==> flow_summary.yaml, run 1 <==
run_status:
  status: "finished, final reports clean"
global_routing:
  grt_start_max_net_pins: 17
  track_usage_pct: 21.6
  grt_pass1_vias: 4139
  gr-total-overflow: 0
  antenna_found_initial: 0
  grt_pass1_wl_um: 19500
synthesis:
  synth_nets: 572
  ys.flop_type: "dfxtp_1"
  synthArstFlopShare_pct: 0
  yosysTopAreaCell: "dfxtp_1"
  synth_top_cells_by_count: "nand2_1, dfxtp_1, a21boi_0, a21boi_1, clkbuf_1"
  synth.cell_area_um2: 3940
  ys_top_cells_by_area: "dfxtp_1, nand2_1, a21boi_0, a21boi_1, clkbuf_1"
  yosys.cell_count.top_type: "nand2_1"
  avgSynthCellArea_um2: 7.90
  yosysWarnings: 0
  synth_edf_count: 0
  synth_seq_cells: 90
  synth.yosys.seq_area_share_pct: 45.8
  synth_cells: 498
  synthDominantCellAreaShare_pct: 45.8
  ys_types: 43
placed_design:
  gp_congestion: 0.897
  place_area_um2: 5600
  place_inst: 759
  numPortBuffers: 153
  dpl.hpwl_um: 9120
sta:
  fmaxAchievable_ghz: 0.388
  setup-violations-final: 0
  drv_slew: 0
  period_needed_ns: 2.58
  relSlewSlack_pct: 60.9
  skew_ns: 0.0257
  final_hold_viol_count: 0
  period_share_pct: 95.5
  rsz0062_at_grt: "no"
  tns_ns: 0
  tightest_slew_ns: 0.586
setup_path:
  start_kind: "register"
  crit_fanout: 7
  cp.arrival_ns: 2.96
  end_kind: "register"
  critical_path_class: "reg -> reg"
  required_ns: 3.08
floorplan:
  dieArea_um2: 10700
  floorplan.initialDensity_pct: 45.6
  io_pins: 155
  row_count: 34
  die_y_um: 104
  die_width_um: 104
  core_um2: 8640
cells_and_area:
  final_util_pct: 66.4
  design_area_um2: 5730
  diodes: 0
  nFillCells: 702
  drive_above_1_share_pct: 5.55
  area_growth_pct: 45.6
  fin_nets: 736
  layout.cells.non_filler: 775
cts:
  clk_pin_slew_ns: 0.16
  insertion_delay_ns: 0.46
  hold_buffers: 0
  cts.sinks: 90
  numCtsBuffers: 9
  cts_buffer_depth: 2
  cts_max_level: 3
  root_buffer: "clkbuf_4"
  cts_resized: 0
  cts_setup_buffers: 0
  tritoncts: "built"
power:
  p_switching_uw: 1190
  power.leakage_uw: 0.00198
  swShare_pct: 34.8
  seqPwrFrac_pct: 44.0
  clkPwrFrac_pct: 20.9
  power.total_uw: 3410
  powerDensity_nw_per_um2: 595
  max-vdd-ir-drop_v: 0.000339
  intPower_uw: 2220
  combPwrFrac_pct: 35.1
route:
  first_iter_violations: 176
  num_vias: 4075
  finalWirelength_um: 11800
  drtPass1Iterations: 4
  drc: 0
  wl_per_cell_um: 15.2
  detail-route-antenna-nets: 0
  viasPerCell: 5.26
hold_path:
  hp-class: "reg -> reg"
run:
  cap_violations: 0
==> src/rtl/spi_membus_master.sv <==
// SPI mode-0 initiator for the 16-bit memory-bus frame {write, addr[6:0], data[7:0]}.
// One command in flight; the byte clocked in on MISO during the second frame byte is returned.
module spi_membus_master #(
    parameter int CLK_DIV  = 4,
    parameter int CS_SETUP = 2,
    parameter int CS_HOLD  = 2,
    parameter int GAP      = 4
) (
    input  logic       clk_i,
    input  logic       rst_i,
    input  logic       cmd_valid_i,
    output logic       cmd_ready_o,
    input  logic       cmd_write_i,
    input  logic [6:0] cmd_addr_i,
    input  logic [7:0] cmd_wdata_i,
    output logic       rsp_valid_o,
    output logic [7:0] rsp_rdata_o,
    output logic       busy_o,
    output logic       spi_ssel_o,
    output logic       spi_sck_o,
    output logic       spi_mosi_o,
    input  logic       spi_miso_i
);

    localparam int HW   = (CLK_DIV > 1) ? $clog2(CLK_DIV) : 1;
    localparam int TMAX = (CS_SETUP > CS_HOLD) ? ((CS_SETUP > GAP) ? CS_SETUP : GAP)
                                               : ((CS_HOLD > GAP) ? CS_HOLD : GAP);
    localparam int TW   = (TMAX > 1) ? $clog2(TMAX) : 1;

    localparam logic [HW-1:0] HALF_LD  = HW'(CLK_DIV - 1);
    localparam logic [TW-1:0] SETUP_LD = TW'(CS_SETUP - 1);
    localparam logic [TW-1:0] HOLD_LD  = TW'(CS_HOLD - 1);
    localparam logic [TW-1:0] GAP_LD   = TW'(GAP - 1);

    typedef enum logic [2:0] {
        S_IDLE,
        S_SETUP,
        S_SHIFT,
        S_HOLD,
        S_GAP
    } state_t;

    state_t        r_state, w_state;
    logic [HW-1:0] r_half,  w_half;
    logic [TW-1:0] r_tmr,   w_tmr;
    logic [3:0]    r_bit,   w_bit;
    logic [14:0]   r_shift, w_shift;
    logic [7:0]    r_rx,    w_rx;
    logic [7:0]    r_rdata, w_rdata;
    logic          r_rsp_valid, w_rsp_valid;
    logic          r_ready, w_ready;
    logic          r_ssel,  w_ssel;
    logic          r_sck,   w_sck;
    logic          r_mosi,  w_mosi;

    always_comb begin
        w_state     = r_state;
        w_half      = r_half;
        w_tmr       = r_tmr;
        w_bit       = r_bit;
        w_shift     = r_shift;
        w_rx        = r_rx;
        w_rdata     = r_rdata;
        w_rsp_valid = 1'b0;
        w_ready     = r_ready;
        w_ssel      = r_ssel;
        w_sck       = r_sck;
        w_mosi      = r_mosi;

        case (r_state)
            S_IDLE: begin
                if (cmd_valid_i) begin
                    // Frame bit 15 goes straight to MOSI; the remaining 15 bits wait in the shifter.
                    w_state = S_SETUP;
                    w_shift = {cmd_addr_i, (cmd_write_i ? cmd_wdata_i : 8'h00)};
                    w_mosi  = cmd_write_i;
                    w_tmr   = SETUP_LD;
                    w_ready = 1'b0;
                    w_ssel  = 1'b0;
                end
            end
            S_SETUP: begin
                if (r_tmr == '0) begin
                    w_state = S_SHIFT;
                    w_half  = HALF_LD;
                    w_bit   = 4'd15;
                end else begin
                    w_tmr = r_tmr - 1'b1;
                end
            end
            S_SHIFT: begin
                if (r_half != '0) begin
                    w_half = r_half - 1'b1;
                end else begin
                    w_half = HALF_LD;
                    if (!r_sck) begin
                        w_sck = 1'b1;
                        w_rx  = {r_rx[6:0], spi_miso_i};
                    end else begin
                        w_sck = 1'b0;
                        if (r_bit == 4'd0) begin
                            w_state = S_HOLD;
                            w_tmr   = HOLD_LD;
                            w_mosi  = 1'b0;
                        end else begin
                            w_bit   = r_bit - 4'd1;
                            w_mosi  = r_shift[14];
                            w_shift = {r_shift[13:0], 1'b0};
                        end
                    end
                end
            end
            S_HOLD: begin
                if (r_tmr == '0) begin
                    // The last 8 MISO samples are exactly the second frame byte.
                    w_state     = S_GAP;
                    w_tmr       = GAP_LD;
                    w_ssel      = 1'b1;
                    w_rsp_valid = 1'b1;
                    w_rdata     = r_rx;
                end else begin
                    w_tmr = r_tmr - 1'b1;
                end
            end
            S_GAP: begin
                if (r_tmr == '0) begin
                    w_state = S_IDLE;
                    w_ready = 1'b1;
                end else begin
                    w_tmr = r_tmr - 1'b1;
                end
            end
            default: begin
                w_state = S_IDLE;
                w_ready = 1'b1;
                w_ssel  = 1'b1;
                w_sck   = 1'b0;
                w_mosi  = 1'b0;
            end
        endcase
    end

    always_ff @(posedge clk_i or posedge rst_i) begin
        if (rst_i) begin
            r_state     <= S_IDLE;
            r_half      <= '0;
            r_tmr       <= '0;
            r_bit       <= 4'd0;
            r_rdata     <= 8'h00;
            r_rsp_valid <= 1'b0;
            r_ready     <= 1'b1;
            r_ssel      <= 1'b1;
            r_sck       <= 1'b0;
            r_mosi      <= 1'b0;
        end else begin
            r_state     <= w_state;
            r_half      <= w_half;
            r_tmr       <= w_tmr;
            r_bit       <= w_bit;
            r_rdata     <= w_rdata;
            r_rsp_valid <= w_rsp_valid;
            r_ready     <= w_ready;
            r_ssel      <= w_ssel;
            r_sck       <= w_sck;
            r_mosi      <= w_mosi;
        end
    end

    // Shift data is always reloaded before use, so it carries no reset.
    always_ff @(posedge clk_i) begin
        r_shift <= w_shift;
        r_rx    <= w_rx;
    end

    assign cmd_ready_o = r_ready;
    assign busy_o      = ~r_ready;
    assign rsp_valid_o = r_rsp_valid;
    assign rsp_rdata_o = r_rdata;
    assign spi_ssel_o  = r_ssel;
    assign spi_sck_o   = r_sck;
    assign spi_mosi_o  = r_mosi;

endmodule
$ cat src/rtl/decode_unit_pkg.sv
// Shared decode definitions: opcode/ALU codes, instruction field layout and the ID/EX bundle.
package decode_unit_pkg;

  localparam int XLEN     = 32;
  localparam int NUM_REGS = 16;
  localparam int REG_AW   = 4;

  localparam logic [3:0] OPC_RALU   = 4'd0;
  localparam logic [3:0] OPC_IALU   = 4'd1;
  localparam logic [3:0] OPC_LOAD   = 4'd2;
  localparam logic [3:0] OPC_STORE  = 4'd3;
  localparam logic [3:0] OPC_BRANCH = 4'd4;

  localparam logic [3:0] ALU_ADD    = 4'd0;

  typedef struct packed {
    logic [3:0]        opc;
    logic [REG_AW-1:0] rd;
    logic [REG_AW-1:0] rs1;
    logic [REG_AW-1:0] rs2;
    logic [3:0]        funct;
    logic [11:0]       imm12;
  } instr_t;

  typedef struct packed {
    logic [XLEN-1:0]   pc;
    logic              valid;
    logic [3:0]        alu_op;
    logic [XLEN-1:0]   rs1_data;
    logic [XLEN-1:0]   rs2_data;
    logic [XLEN-1:0]   imm_val;
    logic              use_imm;
    logic              mem_read;
    logic              mem_write;
    logic              branch_op;
    logic              reg_write;
    logic [REG_AW-1:0] rd_addr;
  } idex_t;

  function automatic logic [XLEN-1:0] sext12(input logic [11:0] v);
    return {{(XLEN-12){v[11]}}, v};
  endfunction

endpackage

$ cat src/rtl/decode_unit_if.sv
// Fetch, writeback and ID/EX signal bundle between the decode stage and its neighbours.
interface decode_unit_if;
  import decode_unit_pkg::*;

  logic [XLEN-1:0]   if_pc;
  logic [XLEN-1:0]   if_instr;
  logic              if_valid;
  logic              hazard_stall;
  logic [REG_AW-1:0] wb_rd_addr;
  logic [XLEN-1:0]   wb_data;
  logic              wb_reg_write;

  logic [XLEN-1:0]   pc_out;
  logic              valid_out;
  logic [3:0]        alu_op;
  logic [XLEN-1:0]   rs1_data;
  logic [XLEN-1:0]   rs2_data;
  logic [XLEN-1:0]   imm_val;
  logic              use_imm;
  logic              mem_read;
  logic              mem_write;
  logic              branch_op;
  logic              reg_write;
  logic [REG_AW-1:0] rd_addr;
  logic              illegal_instr;

  modport master (
    output if_pc, if_instr, if_valid, wb_rd_addr, wb_data, wb_reg_write,
    input  hazard_stall, pc_out, valid_out, alu_op, rs1_data, rs2_data, imm_val,
           use_imm, mem_read, mem_write, branch_op, reg_write, rd_addr, illegal_instr
  );

  modport slave (
    input  if_pc, if_instr, if_valid, wb_rd_addr, wb_data, wb_reg_write,
    output hazard_stall, pc_out, valid_out, alu_op, rs1_data, rs2_data, imm_val,
           use_imm, mem_read, mem_write, branch_op, reg_write, rd_addr, illegal_instr
  );

endinterface
`src/rtl/delay_line_var.sv`:
```
// rtl/delay_line_var.sv - run-time selectable multi-channel delay line with valid sideband and primed status
// Optional sticky out-of-range select flag (sel_err) is built when DELAY_LINE_ERR_EN is defined.
module delay_line_var #(
    parameter int DATA_WIDTH = 16,
    parameter int CHANNELS   = 4,
    parameter int MAX_DELAY  = 7,
    parameter int SEL_W      = $clog2(MAX_DELAY + 1)
) (
    input  logic                           clk,
    input  logic                           reset,
    input  logic                           en,
    input  logic                           flush,
    input  logic [SEL_W-1:0]               delay_sel,
    input  logic                           valid_in,
    input  logic [CHANNELS*DATA_WIDTH-1:0] Data_In,
    output logic                           valid_out,
    output logic [CHANNELS*DATA_WIDTH-1:0] Data_Out,
    output logic                           primed
`ifdef DELAY_LINE_ERR_EN
    ,
    output logic                           sel_err
`endif
);
    localparam int W = CHANNELS * DATA_WIDTH;
    localparam logic [SEL_W-1:0] MAX_SEL = SEL_W'(MAX_DELAY);

    logic [W-1:0]         stage_data [MAX_DELAY];
    logic [MAX_DELAY-1:0] stage_valid;
    logic [SEL_W-1:0]     fill_cnt;
    logic                 sel_over;
    logic [SEL_W-1:0]     eff_d;

    // Compared at 32 bits so the check stays meaningful when SEL_W covers exactly MAX_DELAY.
    assign sel_over = int'(delay_sel) > MAX_DELAY;
    assign eff_d    = sel_over ? MAX_SEL : delay_sel;

    always_ff @(posedge clk) begin
        if (reset || flush) begin
            for (int i = 0; i < MAX_DELAY; i++) begin
                stage_data[i] <= '0;
            end
            stage_valid <= '0;
            fill_cnt    <= '0;
        end else if (en) begin
            stage_data[0]  <= Data_In;
            stage_valid[0] <= valid_in;
            for (int i = 1; i < MAX_DELAY; i++) begin
                stage_data[i]  <= stage_data[i-1];
                stage_valid[i] <= stage_valid[i-1];
            end
            if (fill_cnt != MAX_SEL) begin
                fill_cnt <= fill_cnt + 1'b1;
            end
        end
    end

    // Tap mux straight off the stage registers; delay 0 is a combinational bypass.
    always_comb begin
        valid_out = valid_in;
        Data_Out  = Data_In;
        if (eff_d != '0) begin
            valid_out = 1'b0;
            Data_Out  = '0;
            for (int i = 0; i < MAX_DELAY; i++) begin
                if (eff_d == SEL_W'(i + 1)) begin
                    valid_out = stage_valid[i];
                    Data_Out  = stage_data[i];
                end
            end
        end
    end

    assign primed = (fill_cnt >= eff_d);

`ifdef DELAY_LINE_ERR_EN
    // Only reset clears the flag so that a transient bad select is never lost.
    always_ff @(posedge clk) begin
        if (reset) begin
            sel_err <= 1'b0;
        end else if (sel_over) begin
            sel_err <= 1'b1;
        end
    end
`endif

endmodule

```
--- src/rtl/gate_pkg.sv ---
// Shared definitions for the selectable N-input gate and the blocks that consume its results.
package gate_pkg;

    typedef logic [1:0] gate_sel_t;

    localparam gate_sel_t GATE_AND  = 2'b00;
    localparam gate_sel_t GATE_XOR  = 2'b01;
    localparam gate_sel_t GATE_XNOR = 2'b10;
    localparam gate_sel_t GATE_OR   = 2'b11;

    // Input width of the reference gate used when generating stimulus.
    localparam int GATE_N = 4;

    // Reference behaviour of the selectable gate over its GATE_N inputs.
    function automatic logic gate_eval(input logic [GATE_N-1:0] vec, input gate_sel_t sel);
        logic res;
        case (sel)
            GATE_AND:  res = &vec;
            GATE_XOR:  res = ^vec;
            GATE_XNOR: res = ~^vec;
            GATE_OR:   res = |vec;
            default:   res = 1'b0;
        endcase
        return res;
    endfunction

endpackage

--- src/rtl/gate_result_packer_if.sv ---
// Handshake bundle between the gate result producer, the packer and the word consumer.
interface gate_result_packer_if #(parameter int W = 8);
    import gate_pkg::*;

    localparam int LW = $clog2(W + 1);

    logic            in_valid;
    logic            in_ready;
    logic            in_bit;
    gate_sel_t       in_sel;
    logic            flush;
    logic            out_valid;
    logic            out_ready;
    logic [W-1:0]    out_word;
    logic [LW-1:0]   out_len;
    logic [LW-1:0]   out_ones;
    gate_sel_t       out_sel;
    logic            out_mixed;

    // Environment side: produces result bits and consumes packed words.
    modport master (
        output in_valid, in_bit, in_sel, flush, out_ready,
        input  in_ready, out_valid, out_word, out_len, out_ones, out_sel, out_mixed
    );

    // Packer side.
    modport slave (
        input  in_valid, in_bit, in_sel, flush, out_ready,
        output in_ready, out_valid, out_word, out_len, out_ones, out_sel, out_mixed
    );

endinterface

--- src/rtl/gate_result_packer.sv ---
// Packs consecutive gate result bits into words tagged with length, ones count and select info.
// One accumulator fills while the output register holds the previous word for the consumer.
module gate_result_packer
    import gate_pkg::*;
#(
    parameter int W = 8
) (
    input  logic                  clk,
    input  logic                  rst,
    gate_result_packer_if.slave   bus
);

    localparam int LW = $clog2(W + 1);

    logic [W-1:0]  acc_q,       acc_d;
    logic [LW-1:0] fill_q,      fill_d;
    logic [LW-1:0] ones_q,      ones_d;
    gate_sel_t     cur_sel_q,   cur_sel_d;
    logic          mixed_q,     mixed_d;
    logic          pend_q,      pend_d;

    logic          out_valid_q, out_valid_d;
    logic [W-1:0]  out_word_q,  out_word_d;
    logic [LW-1:0] out_len_q,   out_len_d;
    logic [LW-1:0] out_ones_q,  out_ones_d;
    gate_sel_t     out_sel_q,   out_sel_d;
    logic          out_mixed_q, out_mixed_d;

    logic          in_ready_s;
    logic          accept_s;
    logic          closing_s;
    logic          slot_free_s;

    // Ready depends only on held state; a full accumulator is always pending, so pend alone gates it in practice.
    assign in_ready_s = !rst && !pend_q && (fill_q < LW'(W));
    assign accept_s   = bus.in_valid && in_ready_s;

    // Next-state for the accumulator, the close/move decision and the output register.
    always_comb begin
        acc_d       = acc_q;
        fill_d      = fill_q;
        ones_d      = ones_q;
        cur_sel_d   = cur_sel_q;
        mixed_d     = mixed_q;
        pend_d      = pend_q;
        out_valid_d = out_valid_q;
        out_word_d  = out_word_q;
        out_len_d   = out_len_q;
        out_ones_d  = out_ones_q;
        out_sel_d   = out_sel_q;
        out_mixed_d = out_mixed_q;

        if (accept_s) begin
            for (int i = 0; i < W; i++) begin
                acc_d[i] = (LW'(i) == fill_q) ? bus.in_bit : acc_q[i];
            end
            fill_d = fill_q + LW'(1);
            ones_d = ones_q + {{(LW-1){1'b0}}, bus.in_bit};
            if (fill_q == '0) begin
                cur_sel_d = bus.in_sel;
                mixed_d   = 1'b0;
            end else begin
                mixed_d   = mixed_q | (bus.in_sel != cur_sel_q);
            end
        end else begin
            acc_d = acc_q;
        end

        // A flush counts the bit accepted in the same cycle; an already pending word ignores it.
        closing_s   = !pend_q && ((accept_s && (fill_q == LW'(W - 1))) ||
                                  (bus.flush && (fill_d != '0)));
        slot_free_s = !out_valid_q || bus.out_ready;

        if ((closing_s || pend_q) && slot_free_s) begin
            out_valid_d = 1'b1;
            out_word_d  = acc_d;
            out_len_d   = fill_d;
            out_ones_d  = ones_d;
            out_sel_d   = cur_sel_d;
            out_mixed_d = mixed_d;
            acc_d       = '0;
            fill_d      = '0;
            ones_d      = '0;
            cur_sel_d   = GATE_AND;
            mixed_d     = 1'b0;
            pend_d      = 1'b0;
        end else if (closing_s || pend_q) begin
            pend_d = 1'b1;
        end else if (out_valid_q && bus.out_ready) begin
            out_valid_d = 1'b0;
        end else begin
            out_valid_d = out_valid_q;
        end
    end

    // State registers with synchronous reset that discards any partial or held word.
    always_ff @(posedge clk) begin
        if (rst) begin
            acc_q       <= '0;
            fill_q      <= '0;
            ones_q      <= '0;
            cur_sel_q   <= GATE_AND;
            mixed_q     <= 1'b0;
            pend_q      <= 1'b0;
            out_valid_q <= 1'b0;
            out_word_q  <= '0;
            out_len_q   <= '0;
            out_ones_q  <= '0;
            out_sel_q   <= GATE_AND;
            out_mixed_q <= 1'b0;
        end else begin
            acc_q       <= acc_d;
            fill_q      <= fill_d;
            ones_q      <= ones_d;
            cur_sel_q   <= cur_sel_d;
            mixed_q     <= mixed_d;
            pend_q      <= pend_d;
            out_valid_q <= out_valid_d;
            out_word_q  <= out_word_d;
            out_len_q   <= out_len_d;
            out_ones_q  <= out_ones_d;
            out_sel_q   <= out_sel_d;
            out_mixed_q <= out_mixed_d;
        end
    end

    assign bus.in_ready  = in_ready_s;
    assign bus.out_valid = out_valid_q;
    assign bus.out_word  = out_word_q;
    assign bus.out_len   = out_len_q;
    assign bus.out_ones  = out_ones_q;
    assign bus.out_sel   = out_sel_q;
    assign bus.out_mixed = out_mixed_q;

endmodule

.....

About this task:
Using the data above, print exactly the lines from the line that contains "drive_above_1_share_pct: 5.55" through the line that contains "power.leakage_uw: 0.00198", with both included.

Exercise result:
  drive_above_1_share_pct: 5.55
  area_growth_pct: 45.6
  fin_nets: 736
  layout.cells.non_filler: 775
cts:
  clk_pin_slew_ns: 0.16
  insertion_delay_ns: 0.46
  hold_buffers: 0
  cts.sinks: 90
  numCtsBuffers: 9
  cts_buffer_depth: 2
  cts_max_level: 3
  root_buffer: "clkbuf_4"
  cts_resized: 0
  cts_setup_buffers: 0
  tritoncts: "built"
power:
  p_switching_uw: 1190
  power.leakage_uw: 0.00198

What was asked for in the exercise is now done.